The findings of this study revealed that when comparing ESD in thyroid and pelvic regions for PA and lateral radiograph views, a similar dose group emerged between body type ‘S’ and examination speed 3 as well as between body type ‘M’ and examination speed 2. A similar dose group was also observed between body type ‘S’ and examination speed 4, between body type ‘M’ and examination speed 3, and between body type ‘L’ and examination speed 2. However, distinctions in exposure dose based on location were noted between body type ‘M’ and examination speed 4 as well as between body type ‘L’ and examination speed 3. These findings underscore that, rather than increasing examination speed for the same body type, reducing ESD can be achieved by altering body type and decreasing the examination speed. This approach proves effective in minimizing examination time and X-ray tube heat, consequently reducing X-ray tube cooling time.

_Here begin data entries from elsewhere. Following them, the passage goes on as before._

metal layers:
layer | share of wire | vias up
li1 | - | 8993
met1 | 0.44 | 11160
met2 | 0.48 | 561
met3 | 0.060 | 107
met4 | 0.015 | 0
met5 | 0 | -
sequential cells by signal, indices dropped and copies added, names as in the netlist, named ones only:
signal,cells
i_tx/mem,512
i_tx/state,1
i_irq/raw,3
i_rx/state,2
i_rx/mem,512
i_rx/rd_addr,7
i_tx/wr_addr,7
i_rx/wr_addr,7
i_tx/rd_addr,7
`src/rtl/mbs_pkg.sv`:
```
package mbs_pkg;
    localparam int KIND_W = 3;

    localparam logic [KIND_W-1:0] KD_MEM_RD  = KIND_W'(0);
    localparam logic [KIND_W-1:0] KD_MEM_WR  = KIND_W'(1);
    localparam logic [KIND_W-1:0] KD_IO_RD   = KIND_W'(2);
    localparam logic [KIND_W-1:0] KD_IO_WR   = KIND_W'(3);
    localparam logic [KIND_W-1:0] KD_REFRESH = KIND_W'(4);

    typedef enum logic [2:0] {
        PH_IDLE = 3'd0,
        PH_T1   = 3'd1,
        PH_T2   = 3'd2,
        PH_T3   = 3'd3,
        PH_T4   = 3'd4
    } phase_e;

    typedef struct packed {
        logic bhe_n;
        logic ad0;
        logic legal;
        logic refresh;
        logic write;
    } lane_t;
endpackage

```
`src/rtl/mbs_lane_enc.sv`:
```
module mbs_lane_enc
    import mbs_pkg::*;
#(
    parameter int KW = 3
) (
    input  logic [KW-1:0] kind,
    input  logic          a0,
    input  logic          word,
    output lane_t         lane
);
    always_comb begin
        lane = '{bhe_n: 1'b1, ad0: 1'b1, legal: 1'b0, refresh: 1'b0, write: 1'b0};
        case (kind)
            KW'(KD_REFRESH): begin
                lane.legal   = 1'b1;
                lane.refresh = 1'b1;
            end
            KW'(KD_MEM_RD), KW'(KD_MEM_WR), KW'(KD_IO_RD), KW'(KD_IO_WR): begin
                lane.write = kind[0];
                if (word) begin
                    lane.legal = !a0;
                    lane.bhe_n = 1'b0;
                    lane.ad0   = 1'b0;
                end else begin
                    lane.legal = 1'b1;
                    lane.bhe_n = !a0;
                    lane.ad0   = a0;
                end
            end
            default: lane.legal = 1'b0;
        endcase
    end
endmodule

```
`src/rtl/mbs_phase_seq.sv`:
```
module mbs_phase_seq
    import mbs_pkg::*;
(
    input  logic   clk,
    input  logic   rst_n,
    input  logic   hold,
    input  logic   req_valid,
    input  logic   req_legal,
    output phase_e phase,
    output logic   start,
    output logic   err
);
    phase_e phase_nx;
    logic   can_take;

    assign can_take = (phase == PH_IDLE || phase == PH_T4) && req_valid && !hold;
    assign start    = can_take && req_legal;

    always_comb begin
        unique case (phase)
            PH_IDLE: phase_nx = start ? PH_T1 : PH_IDLE;
            PH_T1:   phase_nx = PH_T2;
            PH_T2:   phase_nx = PH_T3;
            PH_T3:   phase_nx = PH_T4;
            PH_T4:   phase_nx = start ? PH_T1 : PH_IDLE;
            default: phase_nx = PH_IDLE;
        endcase
    end

    always_ff @(posedge clk) begin
        if (!rst_n) begin
            phase <= PH_IDLE;
            err   <= 1'b0;
        end else begin
            phase <= phase_nx;
            err   <= can_take && !req_legal;
        end
    end

    AST_T1_TO_T2: assert property (@(posedge clk) disable iff (!rst_n)
        phase == PH_T1 |=> phase == PH_T2);
    AST_T2_TO_T3: assert property (@(posedge clk) disable iff (!rst_n)
        phase == PH_T2 |=> phase == PH_T3);
    AST_T3_TO_T4: assert property (@(posedge clk) disable iff (!rst_n)
        phase == PH_T3 |=> phase == PH_T4);
    AST_ERR_NO_CYCLE: assert property (@(posedge clk) disable iff (!rst_n)
        err |-> phase != PH_T1);
    AST_BUSY_NO_ERR: assert property (@(posedge clk) disable iff (!rst_n)
        (phase inside {PH_T1, PH_T2, PH_T3}) |=> !err);
endmodule

```
`src/rtl/mbs_den_ctl.sv`:
```
module mbs_den_ctl
    import mbs_pkg::*;
(
    input  logic   clk,
    input  logic   rst_n,
    input  logic   start,
    input  logic   req_write,
    input  logic   req_refresh,
    input  phase_e phase,
    input  logic   cyc_refresh,
    output logic   dtr,
    output logic   den_n
);
    logic dtr_prev;
    logic dir_flip;

    always_ff @(posedge clk) begin
        if (!rst_n) begin
            dtr      <= 1'b0;
            dtr_prev <= 1'b0;
        end else begin
            dtr_prev <= dtr;
            if (start && !req_refresh) dtr <= req_write;
        end
    end

    assign dir_flip = dtr != dtr_prev;

    always_comb begin
        den_n = 1'b1;
        if ((phase == PH_T2 || phase == PH_T3) && !cyc_refresh && !dir_flip)
            den_n = 1'b0;
    end

    AST_DTR_MOVES_AT_T1: assert property (@(posedge clk) disable iff (!rst_n)
        !$stable(dtr) |-> phase == PH_T1);
    AST_DEN_OFF_ON_FLIP: assert property (@(posedge clk) disable iff (!rst_n)
        !$stable(dtr) |-> den_n);
endmodule

```
`src/rtl/mux_bus_strobe_gen.sv`:
```
module mux_bus_strobe_gen
    import mbs_pkg::*;
#(
    parameter int KIND_W = mbs_pkg::KIND_W
) (
    input  logic              clk,
    input  logic              rst_n,
    input  logic              hold_i,
    input  logic              req_valid_i,
    input  logic [KIND_W-1:0] req_kind_i,
    input  logic              req_a0_i,
    input  logic              req_word_i,
    input  logic              req_bus8_i,
    output logic [2:0]        phase_o,
    output logic              req_err_o,
    output logic              bhe_n_o,
    output logic              bhe_oe_o,
    output logic              ad0_o,
    output logic              ad_oe_o,
    output logic              bsize8_o,
    output logic              den_n_o,
    output logic              den_oe_o,
    output logic              dtr_o
);
    lane_t  lane_in;
    lane_t  cyc_q;
    logic   bus8_q;
    phase_e phase;
    logic   start;
    logic   den_int;
    logic   dtr_int;
    logic   in_cycle;

    mbs_lane_enc #(.KW(KIND_W)) u_enc (
        .kind (req_kind_i),
        .a0   (req_a0_i),
        .word (req_word_i),
        .lane (lane_in)
    );

    mbs_phase_seq u_seq (
        .clk       (clk),
        .rst_n     (rst_n),
        .hold      (hold_i),
        .req_valid (req_valid_i),
        .req_legal (lane_in.legal),
        .phase     (phase),
        .start     (start),
        .err       (req_err_o)
    );

    mbs_den_ctl u_den (
        .clk         (clk),
        .rst_n       (rst_n),
        .start       (start),
        .req_write   (lane_in.write),
        .req_refresh (lane_in.refresh),
        .phase       (phase),
        .cyc_refresh (cyc_q.refresh),
        .dtr         (dtr_int),
        .den_n       (den_int)
    );

    always_ff @(posedge clk) begin
        if (!rst_n) begin
            cyc_q  <= '{bhe_n: 1'b1, ad0: 1'b1, legal: 1'b0, refresh: 1'b0, write: 1'b0};
            bus8_q <= 1'b0;
        end else if (start) begin
            cyc_q  <= lane_in;
            bus8_q <= req_bus8_i;
        end
    end

    assign in_cycle = phase != PH_IDLE;
    assign phase_o  = phase;

    always_comb begin
        bhe_oe_o = 1'b0;
        bhe_n_o  = 1'b1;
        ad_oe_o  = 1'b0;
        ad0_o    = 1'b1;
        den_oe_o = 1'b0;
        den_n_o  = 1'b1;
        bsize8_o = 1'b0;
        dtr_o    = 1'b0;
        if (rst_n) begin
            dtr_o    = dtr_int;
            bsize8_o = in_cycle && bus8_q;
            ad_oe_o  = (phase == PH_T1) ||
                       ((phase inside {PH_T2, PH_T3, PH_T4}) && cyc_q.write);
            ad0_o    = ad_oe_o ? cyc_q.ad0 : 1'b1;
            if (!hold_i) begin
                bhe_oe_o = 1'b1;
                bhe_n_o  = in_cycle ? cyc_q.bhe_n : 1'b1;
                den_oe_o = 1'b1;
                den_n_o  = den_int;
            end
        end
    end

    AST_HOLD_FLOAT: assert property (@(posedge clk) disable iff (!rst_n)
        hold_i |-> (!bhe_oe_o && !den_oe_o && bhe_n_o && den_n_o));
    AST_LANE_HELD: assert property (@(posedge clk) disable iff (!rst_n)
        ((phase inside {PH_T2, PH_T3, PH_T4}) && !hold_i && !$past(hold_i))
        |-> $stable(bhe_n_o));
    AST_REFRESH_NO_DEN: assert property (@(posedge clk) disable iff (!rst_n)
        (in_cycle && cyc_q.refresh) |-> den_n_o);
    AST_REFRESH_AD_FLOAT: assert property (@(posedge clk) disable iff (!rst_n)
        ((phase inside {PH_T2, PH_T3, PH_T4}) && cyc_q.refresh) |-> !ad_oe_o);
    AST_BSIZE_IDLE_LOW: assert property (@(posedge clk) disable iff (!rst_n)
        (phase_o == 3'd0) |-> !bsize8_o);
endmodule

```
File: src/rtl/cla_group.sv
`timescale 1ns/1ps
// One lane: bit terms, local lookahead, sum bits and lane pair.
module cla_group
  import cla_pkg::*;
#(
  parameter int GROUP_W = 4
) (
  input  logic [GROUP_W-1:0] laneA,
  input  logic [GROUP_W-1:0] laneB,
  input  logic               laneCarry,
  output logic [GROUP_W-1:0] laneSum,
  output pgPair_t            lanePg
);
  logic [GROUP_W-1:0] bitGen;
  logic [GROUP_W-1:0] bitProp;
  logic [GROUP_W:0]   bitCarry;
  logic               laneGen;
  logic               laneProp;
  logic               unusedTopCarry;

  assign bitGen  = laneA & laneB;
  assign bitProp = laneA ^ laneB;

  cla_lookahead #(.N(GROUP_W)) bitLa_i (
    .genIn   (bitGen),
    .propIn  (bitProp),
    .carryIn (laneCarry),
    .carries (bitCarry),
    .blkGen  (laneGen),
    .blkProp (laneProp)
  );

  assign laneSum        = bitProp ^ bitCarry[GROUP_W-1:0];
  assign lanePg.gen     = laneGen;
  assign lanePg.prop    = laneProp;
  assign unusedTopCarry = bitCarry[GROUP_W];
endmodule
==> src/rtl/pid_tick_counter.sv <==
module pid_tick_counter #(
    parameter int CNT_W = 15
) (
    input  logic             clk,
    input  logic             rst,
    input  logic             tick_i,
    output logic [CNT_W-1:0] cnt_next_o
);
    logic [CNT_W-1:0] cnt_q;

    assign cnt_next_o = cnt_q + CNT_W'(1);

    always_ff @(posedge clk) begin
        if (rst)
            cnt_q <= '0;
        else if (tick_i)
            cnt_q <= cnt_next_o;
    end

    // the count advances by exactly one per tick, wrapping freely
    a_r4_count_step: assert property (@(posedge clk) disable iff (rst)
        tick_i |=> (cnt_q == $past(cnt_q) + CNT_W'(1)));

    a_r4_count_hold: assert property (@(posedge clk) disable iff (rst)
        !tick_i |=> $stable(cnt_q));

endmodule

==> src/rtl/pid_event_gen.sv <==
module pid_event_gen
    import pid_pkg::*;
#(
    parameter int CNT_W  = 15,
    parameter int FLAG_W = 8
) (
    input  logic              clk,
    input  logic              rst,
    input  logic              tick_i,
    input  logic [CNT_W-1:0]  cnt_next_i,
    input  logic [CNT_W-1:0]  mask_i,
    input  logic              valid_i,
    input  logic              code_stable_i,
    input  logic              pie_en_i,
    input  logic              sqw_en_i,
    output pid_out_t          out_o,
    output logic [FLAG_W-1:0] flag_o
);
    logic     boundary;
    logic     fire;
    pid_out_t out_d;

    assign boundary = ((cnt_next_i & mask_i) == '0);
    assign fire     = tick_i && valid_i && code_stable_i && boundary;

    always_comb begin
        out_d.periodic = fire && pie_en_i;
        out_d.square   = fire && sqw_en_i;
    end

    always_ff @(posedge clk) begin
        if (rst) begin
            out_o  <= '0;
            flag_o <= '0;
        end else begin
            out_o  <= out_d;
            flag_o <= pid_flag_mask(out_d.periodic);
        end
    end

    // pulses never stretch past one cycle
    a_r7_evt_one_cycle: assert property (@(posedge clk) disable iff (rst)
        out_o.periodic |=> !out_o.periodic);

    a_r7_sqw_one_cycle: assert property (@(posedge clk) disable iff (rst)
        out_o.square |=> !out_o.square);

    // every output pulse follows a sampled tick
    a_r7_needs_tick: assert property (@(posedge clk) disable iff (rst)
        (out_o.periodic || out_o.square) |-> $past(tick_i));

endmodule

==> src/rtl/periodic_irq_divider.sv <==
module periodic_irq_divider
    import pid_pkg::*;
#(
    parameter int CNT_W       = PID_CNT_W,
    parameter int CODE_W      = PID_CODE_W,
    parameter int REMAP_LIMIT = PID_REMAP_LIMIT,
    parameter int REMAP_ADD   = PID_REMAP_ADD,
    parameter int FLAG_W      = PID_FLAG_W
) (
    input  logic              clk,
    input  logic              rst,
    input  logic              tick_32k,
    input  logic [CODE_W-1:0] rate_code,
    input  logic              pie_en,
    input  logic              sqw_en,
    output logic              periodic_evt,
    output logic [FLAG_W-1:0] flag_set,
    output logic              sqw_pulse
);
    logic [CODE_W-1:0] code_q;
    logic              code_stable;
    logic              rate_valid;
    logic [CNT_W-1:0]  rate_mask;
    logic [CNT_W-1:0]  cnt_next;
    pid_out_t          outs;

    always_ff @(posedge clk) begin
        if (rst)
            code_q <= '0;
        else
            code_q <= rate_code;
    end

    assign code_stable = (code_q == rate_code);

    pid_rate_decode #(
        .CODE_W      (CODE_W),
        .CNT_W       (CNT_W),
        .REMAP_LIMIT (REMAP_LIMIT),
        .REMAP_ADD   (REMAP_ADD)
    ) u_decode (
        .code_i  (rate_code),
        .valid_o (rate_valid),
        .mask_o  (rate_mask)
    );

    pid_tick_counter #(
        .CNT_W (CNT_W)
    ) u_count (
        .clk        (clk),
        .rst        (rst),
        .tick_i     (tick_32k),
        .cnt_next_o (cnt_next)
    );

    pid_event_gen #(
        .CNT_W  (CNT_W),
        .FLAG_W (FLAG_W)
    ) u_event (
        .clk           (clk),
        .rst           (rst),
        .tick_i        (tick_32k),
        .cnt_next_i    (cnt_next),
        .mask_i        (rate_mask),
        .valid_i       (rate_valid),
        .code_stable_i (code_stable),
        .pie_en_i      (pie_en),
        .sqw_en_i      (sqw_en),
        .out_o         (outs),
        .flag_o        (flag_set)
    );

    assign periodic_evt = outs.periodic;
    assign sqw_pulse    = outs.square;

    // code zero keeps both outputs silent
    a_r1_zero_code_silent: assert property (@(posedge clk) disable iff (rst)
        (rate_code == '0) |=> (!periodic_evt && !sqw_pulse));

    // interrupt event only under its enable, flags track the event
    a_r5_pie_gate: assert property (@(posedge clk) disable iff (rst)
        periodic_evt |-> $past(pie_en));

    a_r5_flags_with_evt: assert property (@(posedge clk) disable iff (rst)
        (flag_set != '0) |-> periodic_evt);

    // square pulse only under its enable
    a_r6_sqw_gate: assert property (@(posedge clk) disable iff (rst)
        sqw_pulse |-> $past(sqw_en));

    // a code change on the sampling cycle suppresses the event
    a_r8_no_glitch: assert property (@(posedge clk) disable iff (rst)
        !$stable(rate_code) |=> (!periodic_evt && !sqw_pulse));

endmodule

This study has some limitations. First, it was conducted with only one type of phantom and dosimeter. In addition, it did not conduct a quantitative evaluation of image quality for each condition. However, orthopedic spine specialists who evaluated the diagnostic value of the image concluded that the combination of test conditions claimed in this study did not interfere with qualitative evaluation of the image, considering the purpose of WBR testing.

5. Conclusions

The EOS system automatically sets tube voltage, tube current, and additional filters based on the combination of morphotype and scan speed. This study investigated changes in patient dose according to different combinations of morphotype and scan speed, aiming to propose optimal combinations of body type and examination speed for EOS examinations. The goal was to minimize patient exposure dose and artifacts from motion. The findings of this study indicated that altering the body type at a constant examination speed resulted in exposure dose variations of 40–50% and that increasing the examination speed by 1 at the same body type led to an approximate 50% elevation in exposure dose. Therefore, reducing the examination speed for patients with the same body type whenever possible is needed to reduce patient dose, alleviate discomfort experienced by patients from maintaining a position, and improve examination efficiency by shortening the examination time. For full-spine EOS examinations, it is recommended to elevate the body type by one level while maintaining the examination speed at 2 as a more efficient approach for reducing examination duration as opposed to increasing the examination speed within the same body type. It would not only help patients by decreasing examination duration, but also help radiologic technologists to remove motion artifacts from patients to improve image quality.